REQUIRED WORK
The result should be every line of the listing that holds the word "repair".

DATA PROVIDED
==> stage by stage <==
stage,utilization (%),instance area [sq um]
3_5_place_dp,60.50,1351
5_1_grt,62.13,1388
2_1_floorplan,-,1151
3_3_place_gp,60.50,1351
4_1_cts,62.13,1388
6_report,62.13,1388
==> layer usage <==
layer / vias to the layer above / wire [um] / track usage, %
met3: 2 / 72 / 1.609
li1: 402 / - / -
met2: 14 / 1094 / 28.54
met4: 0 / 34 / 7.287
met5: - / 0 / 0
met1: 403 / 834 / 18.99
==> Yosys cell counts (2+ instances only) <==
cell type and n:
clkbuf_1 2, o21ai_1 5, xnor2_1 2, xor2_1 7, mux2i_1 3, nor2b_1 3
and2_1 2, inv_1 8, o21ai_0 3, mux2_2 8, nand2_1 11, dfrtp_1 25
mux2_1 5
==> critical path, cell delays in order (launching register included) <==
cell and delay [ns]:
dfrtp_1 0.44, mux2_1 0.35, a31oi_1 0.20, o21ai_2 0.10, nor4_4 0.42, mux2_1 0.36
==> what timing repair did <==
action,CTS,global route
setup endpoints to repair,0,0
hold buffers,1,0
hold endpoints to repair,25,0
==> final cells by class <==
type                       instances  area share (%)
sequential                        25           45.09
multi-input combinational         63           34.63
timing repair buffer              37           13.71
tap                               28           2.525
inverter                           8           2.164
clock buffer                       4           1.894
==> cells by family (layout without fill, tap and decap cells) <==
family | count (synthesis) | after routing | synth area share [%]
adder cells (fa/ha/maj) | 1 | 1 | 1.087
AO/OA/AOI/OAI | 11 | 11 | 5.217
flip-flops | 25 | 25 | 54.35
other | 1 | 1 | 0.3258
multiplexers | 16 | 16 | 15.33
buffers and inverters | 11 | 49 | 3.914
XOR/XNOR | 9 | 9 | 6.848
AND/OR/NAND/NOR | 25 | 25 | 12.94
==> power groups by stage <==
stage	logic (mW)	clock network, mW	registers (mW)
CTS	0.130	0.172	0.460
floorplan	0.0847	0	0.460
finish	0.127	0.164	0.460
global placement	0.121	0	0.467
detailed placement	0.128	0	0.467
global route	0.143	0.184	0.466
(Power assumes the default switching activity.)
$ cat src/wdtg_regs.vh
// Register map, field positions and timing constants of the watchdog guard
`ifndef WDTG_REGS_VH
`define WDTG_REGS_VH

`define WDTG_ADDR_W 12
`define WDTG_OFS_MODE 12'h000
`define WDTG_OFS_KEY 12'h004
`define WDTG_OFS_STATUS 12'h008
`define WDTG_OFS_MASK 12'h00C
`define WDTG_OFS_COUNT 12'h010

`define WDTG_MODE_RST 8'h67
`define WDTG_MODE_TOP_HI 7
`define WDTG_MODE_TOP_LO 5
`define WDTG_MODE_TOP_VAL 3'h3
`define WDTG_MODE_STOP_BIT 4
`define WDTG_MODE_SEL_HI 2
`define WDTG_MODE_SEL_LO 0

`define WDTG_KEY_CLEAR 8'hAC
`define WDTG_KEY_READ 8'h9A

`define WDTG_ST_W 4
`define WDTG_ST_OVF 0
`define WDTG_ST_BADKEY 1
`define WDTG_ST_REWRITE 2
`define WDTG_ST_CLEARED 3
`define WDTG_MASK_RST 4'h0

`define WDTG_CNT_W 18
`define WDTG_OVF_BASE 10

// Oscillator tick period in ns, and the clock period in ns
`define WDTG_OSC_NS 4000
`define WDTG_CLK_NS 100
`define WDTG_OSC_DIV ((`WDTG_OSC_NS) / (`WDTG_CLK_NS))
`define WDTG_DIV_W 6

`endif

$ cat src/wdtg_guard.v
// Watchdog timer guard with APB register access and internal reset request
`timescale 1ns/100ps
// Function
// - Mode register accepts one byte write after reset
// - Second mode write requests internal reset
// - Reset request waits for running source clock
// - Mode register refuses partial byte writes
// - Unstoppable option ignores top mode bits
// - Stop bit halts stoppable watchdog forever, no reset
// - Wrong key write requests internal reset
// - Key register reads back fixed value
// - Mode write adds one bus wait cycle
// - Unstoppable option counts even in STOP
// - Unstoppable overflow in STOP requests reset
// - Stoppable option pauses in HALT and STOP
// - Resume uses clock selection set before
// - Stoppable option counter keeps its value across HALT/STOP
`include "wdtg_regs.vh"

module wdtg_guard (
   input wire clk,
   input wire nrst,
   input wire psel,
   input wire penable,
   input wire pwrite,
   input wire [`WDTG_ADDR_W-1:0] paddr,
   input wire [31:0] pwdata,
   input wire [3:0] pstrb,
   output reg [31:0] prdata,
   output wire pready,
   output wire pslverr,
   input wire osc_unstoppable,
   input wire cpu_halt,
   input wire cpu_stop,
   output reg wdt_reset,
   output wire irq
);

   ////////////////////////////////////////////////////////////////////////////
   // Option strap and bus decode

   reg strap_taken;
   reg unstop;
   reg [7:0] mode;
   reg mode_done;
   reg halted;
   reg rst_pending;
   reg wait_done;
   reg [`WDTG_ST_W-1:0] status;
   reg [`WDTG_ST_W-1:0] mask;
   reg [`WDTG_CNT_W-1:0] count;
   reg [`WDTG_DIV_W-1:0] div;
   reg osc_tick;

   wire access;
   wire wr;
   wire rd;
   wire sel_mode;
   wire sel_key;
   wire sel_status;
   wire sel_mask;
   wire sel_count;
   wire mapped;
   wire mode_wr;
   wire mode_wr_bad;
   wire key_wr;
   wire key_good;
   wire key_bad;
   wire src_running;
   wire [2:0] clk_sel;
   wire [`WDTG_CNT_W-1:0] limit;
   wire overflow;
   wire reset_event;
   wire [`WDTG_ST_W-1:0] st_set;
   wire [7:0] mode_in;

   // Strap is sampled once by a clocked process after release, never by the reset
   always @(posedge clk or negedge nrst) begin
      if (!nrst) begin
         strap_taken <= 1'b0;
         unstop <= 1'b0;
      end else if (!strap_taken) begin
         strap_taken <= 1'b1;
         unstop <= osc_unstoppable;
      end
   end

   assign access = psel & penable;
   assign sel_mode = (paddr == `WDTG_OFS_MODE);
   assign sel_key = (paddr == `WDTG_OFS_KEY);
   assign sel_status = (paddr == `WDTG_OFS_STATUS);
   assign sel_mask = (paddr == `WDTG_OFS_MASK);
   assign sel_count = (paddr == `WDTG_OFS_COUNT);
   assign mapped = sel_mode | sel_key | sel_status | sel_mask | sel_count;

   // Mode writes stretch the access by one cycle
   assign pready = ~(access & pwrite & sel_mode & ~wait_done);
   assign wr = access & pready & pwrite;
   assign rd = access & pready & ~pwrite;
   assign pslverr = access & pready & (~mapped | mode_wr_bad);

   always @(posedge clk or negedge nrst) begin
      if (!nrst) begin
         wait_done <= 1'b0;
      end else begin
         wait_done <= access & ~pready;
      end
   end

   ////////////////////////////////////////////////////////////////////////////
   // Mode register

   // A write without the low byte lane is a partial write and never lands
   assign mode_wr_bad = pwrite & sel_mode & ~pstrb[0];
   assign mode_wr = wr & sel_mode & pstrb[0];

   // Top bits are forced to the required pattern when the option is set
   assign mode_in = unstop ?
      {`WDTG_MODE_TOP_VAL, pwdata[`WDTG_MODE_STOP_BIT:0]} : pwdata[7:0];

   always @(posedge clk or negedge nrst) begin
      if (!nrst) begin
         mode <= `WDTG_MODE_RST;
         mode_done <= 1'b0;
      end else if (mode_wr && !mode_done) begin
         mode <= mode_in;
         mode_done <= 1'b1;
      end
   end

   assign clk_sel = mode[`WDTG_MODE_SEL_HI:`WDTG_MODE_SEL_LO];

   // Once stopped the watchdog never restarts, clearing the bit has no effect
   always @(posedge clk or negedge nrst) begin
      if (!nrst) begin
         halted <= 1'b0;
      end else if (!unstop && mode[`WDTG_MODE_STOP_BIT]) begin
         halted <= 1'b1;
      end
   end

   ////////////////////////////////////////////////////////////////////////////
   // Key register

   assign key_wr = wr & sel_key;
   assign key_good = key_wr & (pwdata[7:0] == `WDTG_KEY_CLEAR);
   assign key_bad = key_wr & (pwdata[7:0] != `WDTG_KEY_CLEAR);

   ////////////////////////////////////////////////////////////////////////////
   // Source clock and counter

   // Unstoppable: always running; stoppable: paused in HALT/STOP, dead after stop bit
   assign src_running = unstop | (~halted & ~cpu_halt & ~cpu_stop);

   always @(posedge clk or negedge nrst) begin
      if (!nrst) begin
         div <= {`WDTG_DIV_W{1'b0}};
         osc_tick <= 1'b0;
      end else if (div == `WDTG_OSC_DIV - 1) begin
         div <= {`WDTG_DIV_W{1'b0}};
         osc_tick <= src_running;
      end else begin
         div <= div + 1'b1;
         osc_tick <= 1'b0;
      end
   end

   assign limit = {{(`WDTG_CNT_W-1){1'b0}}, 1'b1} << (`WDTG_OVF_BASE + clk_sel);
   assign overflow = osc_tick & src_running & (count == limit - 1'b1);

   // Counter only advances on ticks, so a pause keeps its value
   always @(posedge clk or negedge nrst) begin
      if (!nrst) begin
         count <= {`WDTG_CNT_W{1'b0}};
      end else if (key_good) begin
         count <= {`WDTG_CNT_W{1'b0}};
      end else if (overflow) begin
         count <= {`WDTG_CNT_W{1'b0}};
      end else if (osc_tick && src_running) begin
         count <= count + 1'b1;
      end
   end

   ////////////////////////////////////////////////////////////////////////////
   // Internal reset request

   assign reset_event = key_bad | (mode_wr & mode_done) | overflow;

   // A request made while the source is stopped waits for it to run again
   always @(posedge clk or negedge nrst) begin
      if (!nrst) begin
         rst_pending <= 1'b0;
         wdt_reset <= 1'b0;
      end else begin
         wdt_reset <= 1'b0;
         if ((reset_event || rst_pending) && src_running) begin
            rst_pending <= 1'b0;
            wdt_reset <= 1'b1;
         end else if (reset_event) begin
            rst_pending <= 1'b1;
         end
      end
   end

   ////////////////////////////////////////////////////////////////////////////
   // Event status, mask and interrupt

   assign st_set[`WDTG_ST_OVF] = overflow;
   assign st_set[`WDTG_ST_BADKEY] = key_bad;
   assign st_set[`WDTG_ST_REWRITE] = mode_wr & mode_done;
   assign st_set[`WDTG_ST_CLEARED] = key_good;

   // Read clears, but an event in the same cycle wins
   genvar gi;
   generate
      for (gi = 0; gi < `WDTG_ST_W; gi = gi + 1) begin : g_st
         always @(posedge clk or negedge nrst) begin
            if (!nrst) begin
               status[gi] <= 1'b0;
            end else if (st_set[gi]) begin
               status[gi] <= 1'b1;
            end else if (rd && sel_status) begin
               status[gi] <= 1'b0;
            end
         end
      end
   endgenerate

   always @(posedge clk or negedge nrst) begin
      if (!nrst) begin
         mask <= `WDTG_MASK_RST;
      end else if (wr && sel_mask) begin
         mask <= pwdata[`WDTG_ST_W-1:0];
      end
   end

   assign irq = |(status & mask);

   ////////////////////////////////////////////////////////////////////////////
   // Read data

   always @(posedge clk or negedge nrst) begin
      if (!nrst) begin
         prdata <= 32'h00000000;
      end else if (psel && !penable && !pwrite) begin
         if (sel_mode) begin
            prdata <= {24'h000000, mode};
         end else if (sel_key) begin
            prdata <= {24'h000000, `WDTG_KEY_READ};
         end else if (sel_status) begin
            prdata <= {28'h0000000, status};
         end else if (sel_mask) begin
            prdata <= {28'h0000000, mask};
         end else if (sel_count) begin
            prdata <= {14'h0000, count};
         end else begin
            prdata <= 32'h00000000;
         end
      end
   end

endmodule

ANSWER BELOW
==> what timing repair did <==
setup endpoints to repair,0,0
hold endpoints to repair,25,0
timing repair buffer              37           13.71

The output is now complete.